We are grateful to Slouma and associates for mirroring our thought processes in the letter [1] in response to our review on reactive arthritis (ReA) before and after COVID-19 [2].

They have reiterated the need to differentiate infective viral arthritis from post-viral reactive arthritis. The initial concept of ReA was that it was a para-infectious arthritis due to an autoimmune phenomenon without direct invasion of the infectious agents into the synovium. However, the demonstration of Chlamydial elementary bodies [3] or bacterial DNA [4] in joints of “ReA” has blurred this distinction. The time period between the infection and the onset of arthritis may be important, but in post-streptococcal reactive arthritis, this gap is very small [5]. Even in the case of COVID-19, this time gap is not known and our review included all cases labelled as the authors by post-COVID ReA to demonstrate how variable the interpretation could be. Ultimately, the immunopathogenesis of post-COVID ReA must be understood to be able to differentiate it from acute viral arthritis [6].

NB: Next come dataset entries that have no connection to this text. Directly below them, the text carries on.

This design comes from an exercise in tuning for small area, a short achievable clock period and few clock cycles per item on the open sky130 flow, not from production work.
In this exercise RTL edits were held to simulation tests only and were not proved equivalent to the original.

run 1:
Design rgb_to_hsv_converter, start of the top module:
module rgb_to_hsv_converter (
  input  wire logic        clk_i,
  input  wire logic        rst_ni,
  input  wire logic        in_valid_i,
  output logic             in_stall_o,
  input  wire logic [23:0] in_word_i,
  output logic             out_valid_o,
  input  wire logic        out_stall_i,
  output logic [30:0]      out_word_o
);
Size in the first run: ~2500 cells after synthesis, ~0.023 sq mm of cells after synthesis.
make LEC_CHECK=0 ABC_AREA=1 CAP_MARGIN=20 CORE_MARGIN=2 CORE_UTILIZATION=60 CTS_CLUSTER_DIAMETER=100 CTS_CLUSTER_SIZE=30 SETUP_SLACK_MARGIN=4.0 SLEW_MARGIN=20 finish   # period 7.5 ns
run.sh (not shown) runs the stock make flow with config.mk's settings and CLKGATE_MAP_FILE= SYNTH_SCRIPT=/design/flow/synth_recipe.tcl, a recipe that flattens the netlist after the stock synthesis.
Run 1 | status: complete | timing, DRC, antenna: pass
Testbench counts of run 1, summed over its fixed seeds: cycles 24,064, pixels 24,000.
#### Input delta (run 2 over run 1)
# run 1
export LEC_CHECK = 0
export ABC_AREA = 1
export CAP_MARGIN = 20
export CORE_MARGIN = 2
export CORE_UTILIZATION = 60
export CTS_CLUSTER_DIAMETER = 100
export CTS_CLUSTER_SIZE = 30
export SETUP_SLACK_MARGIN = 4.0
export SLEW_MARGIN = 20
create_clock -name core_clock -period 7.5 [get_ports {clk_i}]
# run 2
export LEC_CHECK = 0
export ABC_AREA = 1
export CAP_MARGIN = 20
export CORE_MARGIN = 2
export CORE_UTILIZATION = 60
export CTS_CLUSTER_DIAMETER = 90
export CTS_CLUSTER_SIZE = 36
export SETUP_SLACK_MARGIN = 4.0
export SLEW_MARGIN = 20
create_clock -name core_clock -period 7.5 [get_ports {clk_i}]
==> comparison <==
Comparing run 1 with run 2, the simple-gate share of the synthesized area came out essentially unchanged. Changes observed in run 2 relative to run 1: detailed-routed wire length on met3 has decreased, count of plain and timing-repair buffers in the layout has increased. Run 2 vs. run 1: register-to-register slack closely matched the old numbers; synthesis-to-layout area growth increased by 0.56 points relative to the old numbers.
Modified inputs, run 3 compared to run 2
# run 2
export LEC_CHECK = 0
export ABC_AREA = 1
export CAP_MARGIN = 20
export CORE_MARGIN = 2
export CORE_UTILIZATION = 60
export CTS_CLUSTER_DIAMETER = 90
export CTS_CLUSTER_SIZE = 36
export SETUP_SLACK_MARGIN = 4.0
export SLEW_MARGIN = 20
create_clock -name core_clock -period 7.5 [get_ports {clk_i}]
# run 3
export LEC_CHECK = 0
export ABC_AREA = 1
export CAP_MARGIN = 20
export CORE_MARGIN = 2
export CORE_UTILIZATION = 60
export SETUP_SLACK_MARGIN = 4.0
export SLEW_MARGIN = 20
create_clock -name core_clock -period 7.5 [get_ports {clk_i}]
- [run 3] worst hold slack fell 8.0 ps relative to run 2
- Reported for run 3 and run 2, well-tap cell count turned out identical to the last digit.
- When the final numbers for run 3 and run 2 were put side by side, the H-tree depth reported by CTS turned out to be greater in run 3.
- Compared with run 2, area of all placed cells without fillers in run 3 increased by a few percent.
- Run 3 vs run 2: area occupied by multi-input gates down
- When run 3 is measured against run 2, its clock-cell share of area turns out 2.9 points higher.
- Sequential share of the synthesized area essentially unchanged between run 3 and run 2.
- Relative to run 2, the sum of routed wire length over all layers measured on run 3 has increased slightly.
- Going from run 2 to run 3, the setup slack of the critical path after layout was found to have gone up by 42 ps.
Modified inputs, run 4 compared to run 3
# run 3
export LEC_CHECK = 0
export ABC_AREA = 1
export CAP_MARGIN = 20
export CORE_MARGIN = 2
export CORE_UTILIZATION = 60
export SETUP_SLACK_MARGIN = 4.0
export SLEW_MARGIN = 20
create_clock -name core_clock -period 7.5 [get_ports {clk_i}]
# run 4
export LEC_CHECK = 0
export ABC_AREA = 1
export CAP_MARGIN = 20
export CORE_MARGIN = 2
export CORE_UTILIZATION = 75
export SETUP_SLACK_MARGIN = 4.0
export SLEW_MARGIN = 20
create_clock -name core_clock -period 7.5 [get_ports {clk_i}]
--- outcome ---
- Non-clock buffer count (run 4 vs. run 3) increases by a little under 10%
- Summary: maximum frequency, run 4 worse than run 3
- Floorplan row count: higher on run 3

Another version of the RTL of rgb_to_hsv_converter (not shown whole).
Size: ~23000 sq um of cells after synthesis.
Settings: LEC_CHECK=0, ABC_AREA=1, CAP_MARGIN=20, CORE_MARGIN=2, CORE_UTILIZATION=60, SETUP_SLACK_MARGIN=4.3, SLEW_MARGIN=20; clock period 7.5 ns.
The baseline went through all stages and came out clean.
Testbench counts at the start, summed over its fixed seeds: cycles 24,064, pixels 24,000.
Change:
Settings changed: SETUP_SLACK_MARGIN 4.3 to 3.9.
Outcome: The new run produced a clean layout. Synthesized area does not change. Sequential cell count does not change. Maximum frequency went down by 3.7%. Global-route usage went down by 3.4 points. Worst setup slack got worse by 0.13 ns. Final area went down by 15%. Clock-buffer cell count went down by 4. Cell count went down by 6.9%.

rgb_to_hsv_converter, a different RTL version from the one above (not shown whole).
For scale: about 61 I/O pins, roughly 0.022 mm^2 of cells after synthesis.
clock: 7.5 ns
lec_check: 0
abc_area: 1
cap_margin: 20
core_margin: 2
core_utilization: 50
cts_cluster_diameter: 100
cts_cluster_size: 30
setup_slack_margin: 3.9
slew_margin: 20
Testbench counts at the start, summed over its fixed seeds: cycles 24,064, pixels 24,000.
Next try:
SETUP_SLACK_MARGIN = 4.0   (was 3.9)
Routed wire length came out higher by 1.8%. Worst hold slack barely changes. Cell area rises by 1.8%. Fmax goes up by 1.2%. Critical path depth is unchanged.

rgb_to_hsv_converter with an RTL version that a note above also has.
Size in the first run: ~2500 cells after synthesis, ~330 flip-flops, about 61 I/O pins, about 23000 um2 of cells after synthesis.
make LEC_CHECK=0 ABC_AREA=1 CAP_MARGIN=20 CORE_MARGIN=2 CORE_UTILIZATION=60 CTS_CLUSTER_DIAMETER=100 CTS_CLUSTER_SIZE=30 GPL_ROUTABILITY_DRIVEN=0 PLACE_DENSITY_LB_ADDON=0.1 SETUP_SLACK_MARGIN=4.0 SLEW_MARGIN=20 finish   # period 7.5 ns
The baseline went through all stages and came out clean.
Testbench counts at the start, summed over its fixed seeds: cycles 24,064, pixels 24,000.
What follows belongs to an exercise in optimizing a design on an open flow for small area, a short achievable clock period and few clock cycles; a production flow would make more cautious choices. In this exercise RTL edits were held to simulation tests only and were not proved equivalent to the original. Power is estimated from default activity; no workload was simulated.

[flow/flow/run.sh]
#!/bin/bash
set -euo pipefail
bash standard.sh SETUP_SLACK_MARGIN=6 finish > standard.log 2>&1
[flow/standard.sh]
#!/bin/bash
# synth_recipe.tcl (not shown) runs the flow's synth.tcl, then flattens the netlist and writes it again
# the make line also repeats each setting of config.mk as NAME=value (left out here)
make -C /OpenROAD-flow-scripts/flow DESIGN_CONFIG=/design/flow/config.mk WORK_HOME=/design/flow/orfs CLKGATE_MAP_FILE= SYNTH_SCRIPT=/design/flow/synth_recipe.tcl "${@:-finish}"
[flow/config.mk]
export PLATFORM = sky130hd
export DESIGN_NAME = normalized_cross_correlation
export DESIGN_NICKNAME = normalized_cross_correlation
export VERILOG_FILES = /design/flow/design.v
export SDC_FILE = /design/flow/constraint.sdc
export NUM_CORES = 4
export LEC_CHECK = 0
export CAP_MARGIN = 20
export CORE_MARGIN = 2
export CORE_UTILIZATION = 55
export SLEW_MARGIN = 20
[flow/constraint.sdc]
create_clock -name core_clock -period 11.0 [get_ports {clk}]
set_input_delay 2.2000 -clock core_clock [delete_from_list [all_inputs] [get_ports {clk}]]
set_output_delay 2.2000 -clock core_clock [all_outputs]
set_load 0.01 [all_outputs]
This is an optimization exercise on Yosys and OpenROAD, whose aim is small area, a short achievable clock period and few clock cycles per item, not a production implementation.

## P
==> flow/design.v <==
`default_nettype none
package lkp_pkg;
    typedef logic [2-1:0] mshr_idx_t;
    typedef struct packed {
        logic [3-1:0] order_id;
        logic                    so;
        logic [5-1:0]   reg_entry;
        logic [4-1:0]   rob_entry;
    } lkp_meta_t;
    typedef struct packed {
        logic [20-1:0] key;
        lkp_meta_t              meta;
    } lkp_req_t;
    typedef struct packed {
        logic [20-1:0] result;
        lkp_meta_t              meta;
    } lkp_rsp_t;
    typedef struct packed {
        logic [20-1:0] key;
        mshr_idx_t              idx;
    } c2a_req_t;
    typedef enum logic [1:0] {
        S_IDLE,
        S_SEARCH,
        S_RESOLVE
    } slot_state_e;
endpackage
`default_nettype wire
`timescale 1ns/100ps
`default_nettype none
module lookup_cache_top (
    input  wire                      clk,
    input  wire                      rst,
    input  wire                      req_valid_i,
    input  wire  [20+(3 + 1 + 5 + 4)-1:0] req_i,
    output logic                     req_ready_o,
    output logic                     rsp_valid_o,
    output logic [20+(3 + 1 + 5 + 4)-1:0] rsp_o,
    input  wire                      rsp_ready_i,
    output logic                     c2a_vld_o,
    output logic [20-1:0]   c2a_info_o,
    output logic [10-1:0] c2a_req_id_o,
    input  wire                      a2c_rdy_i,
    input  wire                      a2c_rsp_vld_i,
    input  wire  [10-1:0] a2c_rsp_id_i,
    input  wire  [20-1:0]   a2c_rslt_i
);
    localparam int KW = 20;
    localparam int RW = 20;
    localparam int MW = (3 + 1 + 5 + 4);
    localparam int NE = 16;
    localparam int EW = 4;
    localparam int NS = 4;
    localparam int SW = 2;
    logic          sv_q, rv_q, tv_q, ready_q;
    logic [KW-1:0] skey_q, rkey_q, tkey_q;
    logic [MW-1:0] smeta_q, rmeta_q, tmeta_q;
    logic [EW-1:0] tidx_q;           
    logic [3:0]    thv4_q, thp4_q;   
    logic [NE-1:0] kv_q;             
    logic [NE-1:0] cv_q;             
    logic [KW-1:0] key_q  [NE];
    logic [RW-1:0] rslt_q [NE];
    logic [EW-1:0] ptr_q;            
    logic [NE-1:0] ptr_oh_q;         
    logic [NS-1:0] busy_q;
    logic [NS-1:0] rdy_q;            
    logic [EW-1:0] ent_q  [NS];
    logic [MW-1:0] meta_q [NS];
    logic          qv_q;
    logic [SW-1:0] qslot_q;
    logic [EW-1:0] qent_q;
    logic          cvld_q;
    logic [KW-1:0] ckey_q;
    logic [SW-1:0] cid_q;
    logic          ov_q;
    logic [RW-1:0] ores_q;
    logic [MW-1:0] ometa_q;
    logic [NS-1:0] a_sel;
    logic [NE-1:0] a_dec;
    logic [NE-1:0] ent_dec [NS];
    logic [NS-1:0] a_wake;
    always_comb begin
        for (int s = 0; s < NS; s++) begin
            a_sel[s] = a2c_rsp_vld_i && (a2c_rsp_id_i[SW-1:0] == SW'(s));
            for (int e = 0; e < NE; e++) begin
                ent_dec[s][e] = (ent_q[s] == EW'(e));
            end
        end
        a_dec = '0;
        for (int s = 0; s < NS; s++) begin
            if (a_sel[s]) a_dec = a_dec | ent_dec[s];
        end
        for (int s = 0; s < NS; s++) begin
            a_wake[s] = 1'b0;
            for (int j = 0; j < NS; j++) begin
                if (a_sel[j] && ent_q[j] == ent_q[s]) a_wake[s] = 1'b1;
            end
        end
    end
    logic [SW-1:0] fsel;
    logic          any_free;
    always_comb begin
        fsel = '0;
        for (int s = NS - 1; s >= 0; s--) begin
            if (!busy_q[s]) fsel = SW'(s);
        end
    end
    assign any_free = |(~busy_q);
    logic lk_ptr;
    always_comb begin
        lk_ptr = 1'b0;
        for (int s = 0; s < NS; s++) begin
            if (busy_q[s] && ent_q[s] == ptr_q) lk_ptr = 1'b1;
        end
    end
    logic o_free, c_free, thv, thp, t_miss;
    assign o_free = !ov_q || rsp_ready_i;
    assign c_free = !cvld_q || a2c_rdy_i;
    assign thv    = |thv4_q;
    assign thp    = |thp4_q;
    assign t_miss = !thv && !thp;
    logic s_fire;        
    logic h_fire;        
    logic p_fire;        
    logic a_fire;        
    logic skip;          
    logic t_free, r_free;
    assign s_fire = qv_q && o_free;
    assign h_fire = tv_q && thv && !qv_q && o_free;
    assign p_fire = tv_q && !t_miss && !h_fire && any_free;
    assign a_fire = tv_q && t_miss && any_free && c_free && !lk_ptr;
    assign skip   = tv_q && t_miss && lk_ptr;
    logic t_hit_wait, t_miss_go;
    assign t_hit_wait = tv_q && thv && !qv_q;
    assign t_miss_go  = tv_q && t_miss && any_free && !lk_ptr;
    assign t_free = !tv_q || (t_hit_wait && !ov_q) || (tv_q && !t_miss && any_free)
                 || (t_miss_go && !cvld_q)
                 || (t_hit_wait && rsp_ready_i) || (t_miss_go && a2c_rdy_i);
    assign r_free = !rv_q || t_free;
    assign req_ready_o = ready_q;
    logic          fwd_on, fwd_eq;
    logic [NE-1:0] m1, m1_v;
    logic [EW-1:0] m1_idx;
    assign fwd_on = tv_q && t_miss;
    assign fwd_eq = (tkey_q == rkey_q);
    always_comb begin
        m1_idx = '0;
        for (int e = 0; e < NE; e++) begin
            if (fwd_on && ptr_oh_q[e]) begin
                m1[e]   = fwd_eq;
                m1_v[e] = 1'b0;
            end else begin
                m1[e]   = kv_q[e] && (key_q[e] == rkey_q);
                m1_v[e] = m1[e] && cv_q[e];
            end
            if (m1[e]) m1_idx = m1_idx | EW'(e);
        end
    end
    logic [NS-1:0] cand;
    logic [SW-1:0] pick;
    always_comb begin
        pick = '0;
        for (int s = 0; s < NS; s++) begin
            cand[s] = busy_q[s] && rdy_q[s] && !(qv_q && qslot_q == SW'(s));
        end
        for (int s = NS - 1; s >= 0; s--) begin
            if (cand[s]) pick = SW'(s);
        end
    end
    always_ff @(posedge clk or posedge rst) begin
        if (rst) begin
            sv_q     <= 1'b0;
            ready_q  <= 1'b0;
            rv_q     <= 1'b0;
            tv_q     <= 1'b0;
            kv_q     <= '0;
            cv_q     <= '0;
            ptr_q    <= '0;
            ptr_oh_q <= NE'(1);
            busy_q   <= '0;
            rdy_q    <= '0;
            qv_q     <= 1'b0;
            cvld_q   <= 1'b0;
            ov_q     <= 1'b0;
        end else begin
            if (r_free) begin
                rv_q    <= sv_q || (req_valid_i && ready_q);
                sv_q    <= 1'b0;
                ready_q <= 1'b1;
            end else if (req_valid_i && ready_q) begin
                sv_q    <= 1'b1;
                ready_q <= 1'b0;
            end
            if (t_free) begin
                tv_q <= rv_q;
            end
            cv_q <= cv_q | a_dec;
            if (a_fire) begin
                kv_q <= kv_q | ptr_oh_q;
                cv_q <= (cv_q | a_dec) & ~ptr_oh_q;
            end
            if (a_fire || skip) begin
                ptr_q    <= ptr_q + 1'b1;
                ptr_oh_q <= {ptr_oh_q[NE-2:0], ptr_oh_q[NE-1]};
            end
            for (int s = 0; s < NS; s++) begin
                if (busy_q[s] && a_wake[s]) rdy_q[s] <= 1'b1;
            end
            if (s_fire) begin
                busy_q[qslot_q] <= 1'b0;
            end
            if (p_fire || a_fire) begin
                busy_q[fsel] <= 1'b1;
                rdy_q[fsel]  <= p_fire && (cv_q[tidx_q] || a_dec[tidx_q]);
            end
            if (!qv_q || s_fire) begin
                qv_q <= |cand;
            end
            if (a_fire) begin
                cvld_q <= 1'b1;
            end else if (a2c_rdy_i) begin
                cvld_q <= 1'b0;
            end
            if (s_fire || h_fire) begin
                ov_q <= 1'b1;
            end else if (rsp_ready_i) begin
                ov_q <= 1'b0;
            end
        end
    end
    logic [EW-1:0] oent;
    logic [RW-1:0] omux;
    always_comb begin
        omux = '0;
        oent = qv_q ? qent_q : tidx_q;
        for (int e = 0; e < NE; e++) begin
            if (oent == EW'(e)) omux = omux | rslt_q[e];
        end
    end
    always_ff @(posedge clk) begin
        if (!sv_q) begin
            skey_q  <= req_i[KW+MW-1:MW];
            smeta_q <= req_i[MW-1:0];
        end
        if (r_free) begin
            rkey_q  <= sv_q ? skey_q  : req_i[KW+MW-1:MW];
            rmeta_q <= sv_q ? smeta_q : req_i[MW-1:0];
        end
        if (t_free) begin
            tkey_q  <= rkey_q;
            tmeta_q <= rmeta_q;
            tidx_q  <= m1_idx;
            for (int g = 0; g < 4; g++) begin
                thv4_q[g] <= |m1_v[4*g +: 4];
                thp4_q[g] <= |(m1[4*g +: 4] & ~m1_v[4*g +: 4]);
            end
        end
        for (int e = 0; e < NE; e++) begin
            if (a_dec[e]) rslt_q[e] <= a2c_rslt_i;
            if (a_fire && ptr_oh_q[e]) key_q[e] <= tkey_q;
        end
        if (any_free) begin
            ent_q[fsel]  <= t_miss ? ptr_q : tidx_q;
            meta_q[fsel] <= tmeta_q;
        end
        if (!qv_q || s_fire) begin
            qslot_q <= pick;
            qent_q  <= ent_q[pick];
        end
        if (c_free) begin
            ckey_q <= tkey_q;
            cid_q  <= fsel;
        end
        if (o_free) begin
            ores_q  <= omux;
            ometa_q <= qv_q ? meta_q[qslot_q] : tmeta_q;
        end
    end
    assign rsp_valid_o  = ov_q;
    assign rsp_o        = {ores_q, ometa_q};
    assign c2a_vld_o    = cvld_q;
    assign c2a_info_o   = ckey_q;
    assign c2a_req_id_o = {{(10 - SW){1'b0}}, cid_q};
endmodule
`default_nettype wire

Slouma and associates are correct that certain drugs may precipitate or unmask rheumatic symptoms. However, if they check Table 1 in the review, they will see that most patients have received only non-steroidal anti-inflammatory drugs, and oral, parenteral or intra-articular steroids [2]. Also, in most of the case reports, the respective authors have specified how they have excluded other diagnoses before making a diagnosis of post-COVID ReA.

Autoimmune/inflammatory syndrome induced by adjuvant (ASIA) can be considered a differential diagnosis for post-vaccination ReA. Most of the post-vaccination autoimmune phenomena will meet the criteria for ASIA [11]. However, there are some controversies raised about this entity [12] and the mere swapping of names will not leave anyone the wiser.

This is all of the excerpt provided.